YOUR OBJECTIVE
Everything from the line containing "[where the power goes]" through the line containing "violations left | 4 |" should be repeated exactly, and nothing else from the data.

ENTRIES PROVIDED
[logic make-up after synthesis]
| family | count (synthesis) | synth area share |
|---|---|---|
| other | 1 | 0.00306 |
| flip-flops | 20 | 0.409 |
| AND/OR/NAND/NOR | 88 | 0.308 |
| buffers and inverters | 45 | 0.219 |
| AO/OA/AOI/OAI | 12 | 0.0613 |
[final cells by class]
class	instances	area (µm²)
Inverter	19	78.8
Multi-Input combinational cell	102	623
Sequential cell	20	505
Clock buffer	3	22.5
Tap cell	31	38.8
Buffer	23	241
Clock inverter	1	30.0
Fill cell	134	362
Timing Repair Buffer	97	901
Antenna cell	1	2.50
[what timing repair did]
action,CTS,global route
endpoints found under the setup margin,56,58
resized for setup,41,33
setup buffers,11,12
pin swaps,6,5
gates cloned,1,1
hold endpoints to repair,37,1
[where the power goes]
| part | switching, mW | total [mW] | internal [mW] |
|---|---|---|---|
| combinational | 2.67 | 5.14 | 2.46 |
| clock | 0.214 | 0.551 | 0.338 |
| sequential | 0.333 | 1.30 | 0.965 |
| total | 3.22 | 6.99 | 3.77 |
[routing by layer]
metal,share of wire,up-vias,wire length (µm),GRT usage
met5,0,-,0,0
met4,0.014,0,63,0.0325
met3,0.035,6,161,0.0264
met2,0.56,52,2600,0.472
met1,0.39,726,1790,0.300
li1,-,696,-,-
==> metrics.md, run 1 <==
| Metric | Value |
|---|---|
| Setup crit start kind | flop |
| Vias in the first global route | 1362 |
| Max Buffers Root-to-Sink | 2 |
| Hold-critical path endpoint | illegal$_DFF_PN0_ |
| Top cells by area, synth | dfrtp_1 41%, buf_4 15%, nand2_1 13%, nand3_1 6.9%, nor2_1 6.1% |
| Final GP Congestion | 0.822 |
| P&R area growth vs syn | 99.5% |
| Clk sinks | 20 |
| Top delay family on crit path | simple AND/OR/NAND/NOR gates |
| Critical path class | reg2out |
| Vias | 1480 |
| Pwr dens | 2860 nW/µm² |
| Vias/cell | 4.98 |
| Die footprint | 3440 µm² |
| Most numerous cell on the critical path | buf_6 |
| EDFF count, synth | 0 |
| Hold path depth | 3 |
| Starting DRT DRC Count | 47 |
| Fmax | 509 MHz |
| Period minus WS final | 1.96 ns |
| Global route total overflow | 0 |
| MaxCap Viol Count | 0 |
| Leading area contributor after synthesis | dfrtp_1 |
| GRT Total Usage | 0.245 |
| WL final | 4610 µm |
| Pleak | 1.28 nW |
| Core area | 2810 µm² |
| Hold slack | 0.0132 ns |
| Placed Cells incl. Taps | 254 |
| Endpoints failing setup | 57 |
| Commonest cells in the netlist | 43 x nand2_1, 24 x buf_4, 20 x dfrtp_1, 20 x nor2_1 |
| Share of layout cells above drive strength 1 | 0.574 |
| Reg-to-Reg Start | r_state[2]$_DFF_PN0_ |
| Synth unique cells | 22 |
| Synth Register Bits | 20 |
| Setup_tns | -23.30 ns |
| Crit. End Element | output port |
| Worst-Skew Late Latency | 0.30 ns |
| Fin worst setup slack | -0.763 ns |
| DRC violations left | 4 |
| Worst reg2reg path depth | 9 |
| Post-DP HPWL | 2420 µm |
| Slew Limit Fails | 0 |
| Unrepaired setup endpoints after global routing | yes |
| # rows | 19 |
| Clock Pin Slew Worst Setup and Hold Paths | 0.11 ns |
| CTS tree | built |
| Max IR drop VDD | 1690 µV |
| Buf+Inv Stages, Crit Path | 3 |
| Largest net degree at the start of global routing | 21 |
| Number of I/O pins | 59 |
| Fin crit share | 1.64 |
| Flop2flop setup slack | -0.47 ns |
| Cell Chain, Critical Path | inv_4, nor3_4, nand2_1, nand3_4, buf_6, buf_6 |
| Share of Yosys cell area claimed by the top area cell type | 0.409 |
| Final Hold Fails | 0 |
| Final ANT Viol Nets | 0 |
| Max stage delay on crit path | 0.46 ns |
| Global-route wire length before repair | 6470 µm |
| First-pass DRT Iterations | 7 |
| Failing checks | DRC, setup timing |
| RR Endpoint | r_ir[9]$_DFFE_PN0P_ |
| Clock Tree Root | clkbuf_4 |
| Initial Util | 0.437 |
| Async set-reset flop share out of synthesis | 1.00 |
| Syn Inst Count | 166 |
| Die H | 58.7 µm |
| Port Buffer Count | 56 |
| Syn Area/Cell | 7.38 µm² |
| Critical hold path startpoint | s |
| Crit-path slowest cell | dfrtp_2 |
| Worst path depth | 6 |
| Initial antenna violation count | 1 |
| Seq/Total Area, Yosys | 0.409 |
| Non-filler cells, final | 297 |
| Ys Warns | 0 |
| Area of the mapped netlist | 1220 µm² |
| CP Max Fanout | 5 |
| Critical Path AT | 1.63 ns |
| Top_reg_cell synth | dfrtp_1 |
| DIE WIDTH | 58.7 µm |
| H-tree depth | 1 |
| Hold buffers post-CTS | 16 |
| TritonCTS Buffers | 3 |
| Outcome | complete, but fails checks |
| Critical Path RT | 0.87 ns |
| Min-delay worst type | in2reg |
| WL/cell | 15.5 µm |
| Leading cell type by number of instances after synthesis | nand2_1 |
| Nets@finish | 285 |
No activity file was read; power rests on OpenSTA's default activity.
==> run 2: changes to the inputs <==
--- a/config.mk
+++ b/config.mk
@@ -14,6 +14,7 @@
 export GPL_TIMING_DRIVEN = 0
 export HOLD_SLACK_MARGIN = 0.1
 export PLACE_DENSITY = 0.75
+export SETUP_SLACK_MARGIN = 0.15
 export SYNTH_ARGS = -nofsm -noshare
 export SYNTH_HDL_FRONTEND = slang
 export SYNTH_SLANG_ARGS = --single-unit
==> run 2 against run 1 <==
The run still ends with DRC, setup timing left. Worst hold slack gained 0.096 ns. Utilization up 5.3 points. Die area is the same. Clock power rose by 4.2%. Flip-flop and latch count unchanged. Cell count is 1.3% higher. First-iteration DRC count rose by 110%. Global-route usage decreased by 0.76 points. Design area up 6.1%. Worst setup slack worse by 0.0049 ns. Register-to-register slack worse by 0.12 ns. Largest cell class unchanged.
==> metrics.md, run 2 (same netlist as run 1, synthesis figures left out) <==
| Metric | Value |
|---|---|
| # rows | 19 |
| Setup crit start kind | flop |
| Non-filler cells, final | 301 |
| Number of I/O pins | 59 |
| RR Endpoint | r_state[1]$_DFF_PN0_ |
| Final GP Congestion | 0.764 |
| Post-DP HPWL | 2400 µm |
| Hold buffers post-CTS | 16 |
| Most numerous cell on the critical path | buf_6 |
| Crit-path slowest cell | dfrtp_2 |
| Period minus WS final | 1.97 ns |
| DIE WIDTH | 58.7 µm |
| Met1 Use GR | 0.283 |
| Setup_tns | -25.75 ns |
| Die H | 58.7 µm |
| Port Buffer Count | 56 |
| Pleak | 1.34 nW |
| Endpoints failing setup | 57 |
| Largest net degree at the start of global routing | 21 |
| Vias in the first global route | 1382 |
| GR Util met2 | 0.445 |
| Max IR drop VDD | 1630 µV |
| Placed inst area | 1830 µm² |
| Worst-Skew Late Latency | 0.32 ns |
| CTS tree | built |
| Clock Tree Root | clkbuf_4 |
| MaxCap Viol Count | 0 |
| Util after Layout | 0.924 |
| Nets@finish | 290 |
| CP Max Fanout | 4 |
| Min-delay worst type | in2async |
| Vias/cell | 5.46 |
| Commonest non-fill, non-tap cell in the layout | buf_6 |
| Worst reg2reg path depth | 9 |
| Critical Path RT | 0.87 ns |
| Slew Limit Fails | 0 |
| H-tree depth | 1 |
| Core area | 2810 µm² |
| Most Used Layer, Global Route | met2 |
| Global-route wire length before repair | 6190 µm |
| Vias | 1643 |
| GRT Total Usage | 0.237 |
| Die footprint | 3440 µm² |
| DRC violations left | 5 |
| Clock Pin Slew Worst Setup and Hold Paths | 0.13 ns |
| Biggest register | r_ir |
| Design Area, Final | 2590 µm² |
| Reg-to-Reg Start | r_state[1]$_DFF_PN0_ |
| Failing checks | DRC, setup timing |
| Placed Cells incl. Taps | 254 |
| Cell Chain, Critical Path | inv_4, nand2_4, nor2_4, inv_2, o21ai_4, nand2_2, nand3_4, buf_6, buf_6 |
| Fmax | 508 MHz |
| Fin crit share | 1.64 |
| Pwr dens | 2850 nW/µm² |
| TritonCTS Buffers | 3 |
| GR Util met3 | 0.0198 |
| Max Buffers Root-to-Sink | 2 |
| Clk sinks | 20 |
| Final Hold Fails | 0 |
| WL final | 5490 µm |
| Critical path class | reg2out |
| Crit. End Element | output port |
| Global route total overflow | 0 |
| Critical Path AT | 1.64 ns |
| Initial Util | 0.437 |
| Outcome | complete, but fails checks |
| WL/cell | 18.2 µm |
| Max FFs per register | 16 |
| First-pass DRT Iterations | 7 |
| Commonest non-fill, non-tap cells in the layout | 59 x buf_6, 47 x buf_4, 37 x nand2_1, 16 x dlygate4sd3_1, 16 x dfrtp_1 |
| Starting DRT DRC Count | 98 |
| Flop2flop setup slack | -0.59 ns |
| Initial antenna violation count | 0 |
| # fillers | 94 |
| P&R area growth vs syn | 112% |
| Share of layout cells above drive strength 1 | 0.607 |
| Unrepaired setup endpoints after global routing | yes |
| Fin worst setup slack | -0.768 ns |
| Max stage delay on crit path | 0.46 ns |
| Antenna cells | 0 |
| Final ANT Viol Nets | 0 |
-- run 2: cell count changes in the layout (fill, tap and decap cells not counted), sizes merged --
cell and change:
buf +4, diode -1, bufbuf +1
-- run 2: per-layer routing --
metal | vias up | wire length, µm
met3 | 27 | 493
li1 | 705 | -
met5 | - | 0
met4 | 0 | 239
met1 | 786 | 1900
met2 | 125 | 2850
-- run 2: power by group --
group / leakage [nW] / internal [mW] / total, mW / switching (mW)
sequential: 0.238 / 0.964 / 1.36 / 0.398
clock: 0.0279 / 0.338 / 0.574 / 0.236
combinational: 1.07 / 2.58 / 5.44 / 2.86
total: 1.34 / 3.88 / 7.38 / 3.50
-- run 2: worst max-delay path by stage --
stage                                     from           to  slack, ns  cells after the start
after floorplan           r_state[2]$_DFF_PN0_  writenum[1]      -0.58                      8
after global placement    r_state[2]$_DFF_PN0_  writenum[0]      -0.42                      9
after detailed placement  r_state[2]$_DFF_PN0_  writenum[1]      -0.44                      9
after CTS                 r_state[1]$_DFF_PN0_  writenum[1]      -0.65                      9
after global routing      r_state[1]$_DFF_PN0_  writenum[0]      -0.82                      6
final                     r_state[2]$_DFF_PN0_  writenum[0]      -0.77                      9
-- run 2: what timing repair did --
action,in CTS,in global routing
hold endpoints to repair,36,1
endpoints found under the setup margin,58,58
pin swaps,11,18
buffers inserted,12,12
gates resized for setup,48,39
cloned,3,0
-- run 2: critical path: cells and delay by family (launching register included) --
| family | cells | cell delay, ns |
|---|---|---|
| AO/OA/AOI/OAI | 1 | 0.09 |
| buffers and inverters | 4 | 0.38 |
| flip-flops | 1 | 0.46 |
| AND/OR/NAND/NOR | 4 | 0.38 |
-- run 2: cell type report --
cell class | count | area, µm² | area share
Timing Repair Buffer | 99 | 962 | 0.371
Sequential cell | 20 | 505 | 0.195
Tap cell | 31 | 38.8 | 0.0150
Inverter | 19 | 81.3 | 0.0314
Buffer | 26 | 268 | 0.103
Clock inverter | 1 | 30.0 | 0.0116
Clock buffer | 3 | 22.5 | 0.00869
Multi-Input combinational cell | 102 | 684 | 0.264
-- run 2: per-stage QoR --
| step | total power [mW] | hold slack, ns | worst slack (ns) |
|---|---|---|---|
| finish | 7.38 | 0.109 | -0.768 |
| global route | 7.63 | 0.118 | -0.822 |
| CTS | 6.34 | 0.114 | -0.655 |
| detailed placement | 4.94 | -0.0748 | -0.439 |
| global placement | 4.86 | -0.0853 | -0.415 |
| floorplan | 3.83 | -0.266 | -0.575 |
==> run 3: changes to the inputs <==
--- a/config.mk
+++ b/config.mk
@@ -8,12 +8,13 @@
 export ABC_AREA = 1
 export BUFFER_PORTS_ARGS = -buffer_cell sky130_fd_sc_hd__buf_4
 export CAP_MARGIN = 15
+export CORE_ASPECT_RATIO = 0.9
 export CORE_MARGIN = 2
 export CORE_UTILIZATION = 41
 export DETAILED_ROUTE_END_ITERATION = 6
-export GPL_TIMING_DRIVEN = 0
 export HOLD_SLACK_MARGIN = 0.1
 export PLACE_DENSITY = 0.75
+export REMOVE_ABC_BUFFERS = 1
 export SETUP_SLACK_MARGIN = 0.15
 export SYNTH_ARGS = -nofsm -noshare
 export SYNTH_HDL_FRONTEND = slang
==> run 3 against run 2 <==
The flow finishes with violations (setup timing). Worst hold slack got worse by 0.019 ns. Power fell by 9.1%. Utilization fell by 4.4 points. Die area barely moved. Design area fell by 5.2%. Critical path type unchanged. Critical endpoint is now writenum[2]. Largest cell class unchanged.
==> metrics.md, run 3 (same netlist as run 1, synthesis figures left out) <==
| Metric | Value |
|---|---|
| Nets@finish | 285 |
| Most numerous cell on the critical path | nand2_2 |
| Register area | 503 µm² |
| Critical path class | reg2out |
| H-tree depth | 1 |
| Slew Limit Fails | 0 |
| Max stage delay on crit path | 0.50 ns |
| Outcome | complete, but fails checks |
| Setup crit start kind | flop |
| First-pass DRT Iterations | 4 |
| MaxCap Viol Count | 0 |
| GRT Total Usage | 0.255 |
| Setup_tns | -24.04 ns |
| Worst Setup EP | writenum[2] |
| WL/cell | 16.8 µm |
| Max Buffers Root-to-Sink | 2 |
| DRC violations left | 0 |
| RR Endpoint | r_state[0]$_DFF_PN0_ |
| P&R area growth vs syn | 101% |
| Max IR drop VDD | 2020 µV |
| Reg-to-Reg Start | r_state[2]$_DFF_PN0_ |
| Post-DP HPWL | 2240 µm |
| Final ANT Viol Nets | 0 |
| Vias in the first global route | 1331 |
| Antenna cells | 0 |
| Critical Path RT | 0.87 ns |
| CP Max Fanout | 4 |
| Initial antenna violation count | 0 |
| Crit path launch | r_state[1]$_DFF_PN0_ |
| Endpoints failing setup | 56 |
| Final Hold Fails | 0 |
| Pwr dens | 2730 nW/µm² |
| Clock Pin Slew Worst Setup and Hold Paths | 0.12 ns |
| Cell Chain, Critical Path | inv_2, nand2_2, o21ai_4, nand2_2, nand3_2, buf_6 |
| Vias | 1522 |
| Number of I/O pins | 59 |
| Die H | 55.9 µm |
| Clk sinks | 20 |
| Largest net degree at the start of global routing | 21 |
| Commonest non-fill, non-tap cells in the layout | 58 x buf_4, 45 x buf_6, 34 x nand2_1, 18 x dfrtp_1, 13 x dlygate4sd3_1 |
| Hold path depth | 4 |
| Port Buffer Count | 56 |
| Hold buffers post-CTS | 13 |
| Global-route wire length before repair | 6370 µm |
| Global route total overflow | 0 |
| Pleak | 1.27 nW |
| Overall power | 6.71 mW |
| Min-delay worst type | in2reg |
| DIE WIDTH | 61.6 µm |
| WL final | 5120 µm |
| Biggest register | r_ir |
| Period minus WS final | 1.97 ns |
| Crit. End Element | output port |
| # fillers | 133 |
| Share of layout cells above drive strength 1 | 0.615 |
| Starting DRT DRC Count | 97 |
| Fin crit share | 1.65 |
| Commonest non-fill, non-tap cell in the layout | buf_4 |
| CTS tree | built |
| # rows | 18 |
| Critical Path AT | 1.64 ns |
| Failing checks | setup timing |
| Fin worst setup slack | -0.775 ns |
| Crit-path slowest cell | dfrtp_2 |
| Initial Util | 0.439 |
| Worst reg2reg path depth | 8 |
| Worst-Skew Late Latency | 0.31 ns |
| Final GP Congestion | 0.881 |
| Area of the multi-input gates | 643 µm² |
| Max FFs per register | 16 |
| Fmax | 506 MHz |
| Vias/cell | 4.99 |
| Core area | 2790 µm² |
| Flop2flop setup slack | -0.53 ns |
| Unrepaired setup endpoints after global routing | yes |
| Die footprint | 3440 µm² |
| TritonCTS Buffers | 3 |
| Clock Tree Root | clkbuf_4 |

WRITTEN RESPONSE
[where the power goes]
| part | switching, mW | total [mW] | internal [mW] |
|---|---|---|---|
| combinational | 2.67 | 5.14 | 2.46 |
| clock | 0.214 | 0.551 | 0.338 |
| sequential | 0.333 | 1.30 | 0.965 |
| total | 3.22 | 6.99 | 3.77 |
[routing by layer]
metal,share of wire,up-vias,wire length (µm),GRT usage
met5,0,-,0,0
met4,0.014,0,63,0.0325
met3,0.035,6,161,0.0264
met2,0.56,52,2600,0.472
met1,0.39,726,1790,0.300
li1,-,696,-,-
==> metrics.md, run 1 <==
| Metric | Value |
|---|---|
| Setup crit start kind | flop |
| Vias in the first global route | 1362 |
| Max Buffers Root-to-Sink | 2 |
| Hold-critical path endpoint | illegal$_DFF_PN0_ |
| Top cells by area, synth | dfrtp_1 41%, buf_4 15%, nand2_1 13%, nand3_1 6.9%, nor2_1 6.1% |
| Final GP Congestion | 0.822 |
| P&R area growth vs syn | 99.5% |
| Clk sinks | 20 |
| Top delay family on crit path | simple AND/OR/NAND/NOR gates |
| Critical path class | reg2out |
| Vias | 1480 |
| Pwr dens | 2860 nW/µm² |
| Vias/cell | 4.98 |
| Die footprint | 3440 µm² |
| Most numerous cell on the critical path | buf_6 |
| EDFF count, synth | 0 |
| Hold path depth | 3 |
| Starting DRT DRC Count | 47 |
| Fmax | 509 MHz |
| Period minus WS final | 1.96 ns |
| Global route total overflow | 0 |
| MaxCap Viol Count | 0 |
| Leading area contributor after synthesis | dfrtp_1 |
| GRT Total Usage | 0.245 |
| WL final | 4610 µm |
| Pleak | 1.28 nW |
| Core area | 2810 µm² |
| Hold slack | 0.0132 ns |
| Placed Cells incl. Taps | 254 |
| Endpoints failing setup | 57 |
| Commonest cells in the netlist | 43 x nand2_1, 24 x buf_4, 20 x dfrtp_1, 20 x nor2_1 |
| Share of layout cells above drive strength 1 | 0.574 |
| Reg-to-Reg Start | r_state[2]$_DFF_PN0_ |
| Synth unique cells | 22 |
| Synth Register Bits | 20 |
| Setup_tns | -23.30 ns |
| Crit. End Element | output port |
| Worst-Skew Late Latency | 0.30 ns |
| Fin worst setup slack | -0.763 ns |
| DRC violations left | 4 |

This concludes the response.